To test the robustness of our results we have also estimated additional model formulations summarized in Supplementary Table 2 (models A to C) where the dependent variable now is SFHA, Non-SFHA, and Single Family residential only number of claims, respectively. We see that the overarching message does not change from the results detailed in Table 1. However, one interesting change here is that for an impacted state the number of SFHA claims is lower in a coastal state compared to non-coastal states, whereas the number of Non-SFHA claims is higher in a coastal state compared to non-coastal states, everything else being equal. This again highlights the extent of TC freshwater flood risk well inland, as well as the extent of freshwater flood risk in coastal areas not limited to FEMA designated high risk flood areas.

We validate our regression results in two main ways: 1) using the results from Table 1 (including the confidence intervals on our estimated coefficients) we compare the fit of predicted vs. actual flood claims per each of the 28 TCs (Fig. 3); and 2) we apply a k-fold cross validation on the model in Table 1 to evaluate its ability to fit out-of-sample data (see the Methods section for a description of the cross-validation statistical analyses employed). Figure 3 shows that for 17 of the 28 TC events the actual number of claims incurred falls within the 95% confidence bound of predicted counts estimated from our model, providing further validity to our estimated model. The pseudo-R-squared statistics generated from k-fold cross validation (Supplementary Table 3) indicate that the ZINB models consistently capture about 12% of the variation in out-of-sample test data, with a high value of 52%. The cross-validation goodness-of-fit results are lower than the full model results with pseudo R-squared values here closer to 30%. Importantly though, in all k-fold estimation, the key flood ratio variables of interest perform as they did in Table 1 in terms of magnitude, sign, and statistical significance, providing further validation of our findings.

Figure 3: Fit of Predicted vs. Actual Claims Incurred per TC.
figure 3

Log scales of actual and predicted claims are taken and 95% confidence intervals on the Table 1 estimated coefficients are shown for predicted counts. Each observation represents one of the 28 TCs.

Future Changes in TC Freshwater Flood Losses

These results have unveiled and further quantified some of the major drivers responsible for the observed residential freshwater flood loss from U.S. landfalling TCs including the flood hazard magnitude and the level of urbanization (impervious surface coverage). Different modeling studies point to an increase in U.S. TC rainfall up to ~20% in a warmer climate15,16,17,18. Moreover, large areas of the continental U.S. that are under threat from TC strikes have also experienced increasing urbanization.
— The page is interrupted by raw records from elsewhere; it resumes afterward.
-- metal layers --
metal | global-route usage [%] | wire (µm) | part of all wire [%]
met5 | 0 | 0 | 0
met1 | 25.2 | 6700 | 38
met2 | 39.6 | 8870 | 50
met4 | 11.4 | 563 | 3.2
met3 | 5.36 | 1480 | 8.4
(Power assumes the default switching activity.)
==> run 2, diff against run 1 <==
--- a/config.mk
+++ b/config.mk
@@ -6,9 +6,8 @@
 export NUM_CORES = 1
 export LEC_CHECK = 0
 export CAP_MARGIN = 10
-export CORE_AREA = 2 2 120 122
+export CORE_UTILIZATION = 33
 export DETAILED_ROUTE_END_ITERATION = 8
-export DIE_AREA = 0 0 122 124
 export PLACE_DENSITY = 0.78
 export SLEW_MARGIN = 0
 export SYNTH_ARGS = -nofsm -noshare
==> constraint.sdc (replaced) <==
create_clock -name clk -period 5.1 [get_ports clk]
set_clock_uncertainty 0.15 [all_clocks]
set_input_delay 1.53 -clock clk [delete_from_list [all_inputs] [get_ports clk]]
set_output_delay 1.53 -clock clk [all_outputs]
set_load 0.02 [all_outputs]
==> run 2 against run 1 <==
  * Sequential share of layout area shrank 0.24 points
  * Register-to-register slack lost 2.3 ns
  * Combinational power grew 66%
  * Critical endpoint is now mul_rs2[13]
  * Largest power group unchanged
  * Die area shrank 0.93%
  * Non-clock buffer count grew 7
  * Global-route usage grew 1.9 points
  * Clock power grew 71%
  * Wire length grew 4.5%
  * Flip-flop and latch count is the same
<file path="config.mk">
export PLATFORM = sky130hd
export DESIGN_NAME = keypad_responder
export DESIGN_NICKNAME = d
export VERILOG_FILES = /design/src/rtl/keypad_responder.sv
export SDC_FILE = /design/constraint.sdc
export NUM_CORES = 1
export LEC_CHECK = 0
export BUFFER_PORTS_ARGS = -buffer_cell sky130_fd_sc_hd__buf_2
export CAP_MARGIN = 15
export CORE_MARGIN = 8
export CORE_UTILIZATION = 57
export DETAILED_ROUTE_END_ITERATION = 6
export HOLD_SLACK_MARGIN = 0.06
export PLACE_DENSITY = 0.86
export REMOVE_ABC_BUFFERS = 1
export SYNTH_ARGS = -nofsm -noshare
export SYNTH_HDL_FRONTEND = slang
export SYNTH_SLANG_ARGS = --single-unit
export TNS_END_PERCENT = 1
</file>
<file path="constraint.sdc">
create_clock -name clk -period 2.5 [get_ports clk]
set_clock_uncertainty 0.15 [all_clocks]
set_input_delay 0.5 -clock clk [delete_from_list [all_inputs] [get_ports clk]]
set_output_delay 0.5 -clock clk [all_outputs]
set_load 0.02 [all_outputs]
</file>
<file path="src/rtl/keypad_responder.sv">
// 4x4 matrix-keypad emulator: presents a requested key's contact on row while the scanner drives its col.
// Define KEYPAD_BOUNCE_EN to add contact bounce around the solid hold; the default build gives a clean closure.
module keypad_responder #(
    parameter int HOLD_CYCLES   = 2000000,
    parameter int BOUNCE_CYCLES = 50000,
    parameter int BOUNCE_PHASES = 4
) (
    input  logic       clk,
    input  logic       rst,
    input  logic [3:0] col,
    output logic [3:0] row,
    input  logic       req,
    input  logic [3:0] key_code,
    output logic       busy,
    output logic       done,
    output logic       pressed
);

    // state     | meaning
    // IDLE      | contact open, waiting for req
    // PRESS_BNC | contact alternating closed/open, starting closed
    // HOLD      | contact solidly closed for HOLD_CYCLES
    // REL_BNC   | contact alternating open/closed, starting open

    localparam int CNT_MAX = (HOLD_CYCLES > BOUNCE_CYCLES) ? HOLD_CYCLES : BOUNCE_CYCLES;
    localparam int CW      = $clog2(CNT_MAX + 1);
    localparam logic [CW-1:0] HOLD_LOAD = CW'(HOLD_CYCLES - 1);

    if (HOLD_CYCLES < 1 || BOUNCE_CYCLES < 1 || BOUNCE_PHASES < 2 || (BOUNCE_PHASES % 2) != 0) begin : g_bad_params
        $error("keypad_responder: invalid timing parameters");
    end

`ifdef KEYPAD_BOUNCE_EN
    localparam int PW = $clog2(BOUNCE_PHASES + 1);
    localparam logic [CW-1:0] BNC_LOAD = CW'(BOUNCE_CYCLES - 1);
    localparam logic [PW-1:0] LAST_PH  = PW'(BOUNCE_PHASES - 1);

    typedef enum logic [1:0] {IDLE, PRESS_BNC, HOLD, REL_BNC} state_t;

    logic [PW-1:0] ph, ph_nxt, ph_inc;
`else
    typedef enum logic {IDLE, HOLD} state_t;
`endif

    state_t        state, state_nxt;
    logic [CW-1:0] cnt, cnt_nxt;
    logic          contact, contact_nxt;
    logic          done_nxt;
    logic          latch;
    logic [3:0]    key_q;

    always_comb begin
        state_nxt   = state;
        cnt_nxt     = cnt;
        contact_nxt = contact;
        done_nxt    = 1'b0;
        latch       = 1'b0;
`ifdef KEYPAD_BOUNCE_EN
        ph_nxt      = ph;
        ph_inc      = ph + 1'b1;
`endif
        case (state)
            IDLE: begin
                if (req) begin
                    latch       = 1'b1;
                    contact_nxt = 1'b1;
`ifdef KEYPAD_BOUNCE_EN
                    state_nxt   = PRESS_BNC;
                    cnt_nxt     = BNC_LOAD;
                    ph_nxt      = '0;
`else
                    state_nxt   = HOLD;
                    cnt_nxt     = HOLD_LOAD;
`endif
                end
            end
`ifdef KEYPAD_BOUNCE_EN
            PRESS_BNC: begin
                if (cnt == '0) begin
                    if (ph == LAST_PH) begin
                        state_nxt   = HOLD;
                        cnt_nxt     = HOLD_LOAD;
                        contact_nxt = 1'b1;
                    end else begin
                        ph_nxt      = ph_inc;
                        cnt_nxt     = BNC_LOAD;
                        contact_nxt = ~ph_inc[0];
                    end
                end else begin
                    cnt_nxt = cnt - 1'b1;
                end
            end
`endif
            HOLD: begin
                if (cnt == '0) begin
                    contact_nxt = 1'b0;
`ifdef KEYPAD_BOUNCE_EN
                    state_nxt   = REL_BNC;
                    cnt_nxt     = BNC_LOAD;
                    ph_nxt      = '0;
`else
                    state_nxt   = IDLE;
                    done_nxt    = 1'b1;
`endif
                end else begin
                    cnt_nxt = cnt - 1'b1;
                end
            end
`ifdef KEYPAD_BOUNCE_EN
            REL_BNC: begin
                if (cnt == '0) begin
                    if (ph == LAST_PH) begin
                        state_nxt   = IDLE;
                        contact_nxt = 1'b0;
                        done_nxt    = 1'b1;
                    end else begin
                        ph_nxt      = ph_inc;
                        cnt_nxt     = BNC_LOAD;
                        contact_nxt = ph_inc[0];
                    end
                end else begin
                    cnt_nxt = cnt - 1'b1;
                end
            end
`endif
            default: begin
                state_nxt   = IDLE;
                contact_nxt = 1'b0;
            end
        endcase
    end

    always_ff @(posedge clk or negedge rst) begin
        if (!rst) begin
            state   <= IDLE;
            cnt     <= '0;
            contact <= 1'b0;
            busy    <= 1'b0;
            done    <= 1'b0;
            key_q   <= '0;
`ifdef KEYPAD_BOUNCE_EN
            ph      <= '0;
`endif
        end else begin
            state   <= state_nxt;
            cnt     <= cnt_nxt;
            contact <= contact_nxt;
            busy    <= (state_nxt != IDLE);
            done    <= done_nxt;
            if (latch) key_q <= key_code;
`ifdef KEYPAD_BOUNCE_EN
            ph      <= ph_nxt;
`endif
        end
    end

    assign pressed = contact;

    // Combinational so the scanner sees the contact in the same cycle it drives col.
    always_comb begin
        row = 4'hF;
        if (contact && !col[key_q[1:0]]) row[key_q[3:2]] = 1'b0;
    end

endmodule

</file>
## config.mk

```make
export PLATFORM = sky130hd
export DESIGN_NAME = debounce
export DESIGN_NICKNAME = d
export VERILOG_FILES = /design/src/rtl/debounce.sv
export SDC_FILE = /design/constraint.sdc
export NUM_CORES = 1
export LEC_CHECK = 0
export ABC_AREA = 1
export BUFFER_PORTS_ARGS = -buffer_cell sky130_fd_sc_hd__buf_2
export CORE_MARGIN = 2
export CORE_UTILIZATION = 59
export CTS_BUF_LIST = sky130_fd_sc_hd__clkbuf_4 sky130_fd_sc_hd__clkbuf_8
export CTS_CLUSTER_DIAMETER = 50
export DETAILED_ROUTE_END_ITERATION = 7
export PLACE_DENSITY_LB_ADDON = 0.3
export SETUP_SLACK_MARGIN = 0.4
export SYNTH_ARGS = -nofsm -noshare
export SYNTH_HDL_FRONTEND = slang
export SYNTH_SLANG_ARGS = --single-unit
```

## constraint.sdc

```tcl
create_clock -name clk -period 1.66 [get_ports clk]
set_clock_uncertainty 0.05 [all_clocks]
set_input_delay 0.498 -clock clk [delete_from_list [all_inputs] [get_ports clk]]
set_output_delay 0.498 -clock clk [all_outputs]
set_load 0.05 [all_outputs]
```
Significantly our methodology allows us to predict via a comparative statics analysis how changes in the climate system and urbanization might impact residential loss, assuming that all the other exposure and vulnerability factors stay the same. As an illustration, we select two recent TC events, Hurricanes Ike (2008) and Irene (2011), and determine what the local and regional residential economic impacts of those two disasters would likely be if flood magnitudes were increased up to 20% under the present level of exposure and vulnerability. Similarly, we measure what the effects would be if urbanized areas increased under the present level of flood hazard. We examine these two hurricanes as representative of high impact storms affecting the eastern and central U.S.

Table 2 illustrates that by increasing the observed Hurricanes Ike and Irene TC flood ratios by 1%, 5%, 10%, and 20% at every USGS stream gage location (Supplementary Figure 5 illustrating Hurricane Ike only), we obtain increased predicted loss amounts of 0.7%, 3.5%, 8.6%, and 17.1%, respectively (measured by expected flood insurance claims). These increases are compared to predictions of greater urbanization from increases in impervious surfaces based on the 2001 to 2011 percentage increases, and assuming this rate of change to persist to 2021. Predicted claims increase by 2.4% with the increased urbanized land-use. In other words, increasing urbanization at its continued recent pace is roughly equivalent to a 3% increase in TC flooding.

Table 2 Percentage increase in the number of flood claims resulting from 1%, 5%, 10%, and 20% increases in the values of the flood ratio, and from increasing urbanization.

Conclusion

This novel study characterizes U.S. communities that have been at large risk of freshwater flooding from all substantial TCs between 2001 and 2014. We show that the number of residential losses from that type of flooding were actually twice as high compared to storm surge losses (using the number of residential flood insurance claims of the U.S. federal flood insurance program as a proxy). Furthermore, freshwater flood impacted areas from coastal versus inland freshwater flooding were divided 55/45 percent. We are also able to determine the relationships between intensity of the TC flood event (measured by the flood ratio) and losses, under current and future conditions. Thus our results can provide a new way to undertake flood risk assessment across all areas potentially impacted by TCs, not just coastal landfall locations.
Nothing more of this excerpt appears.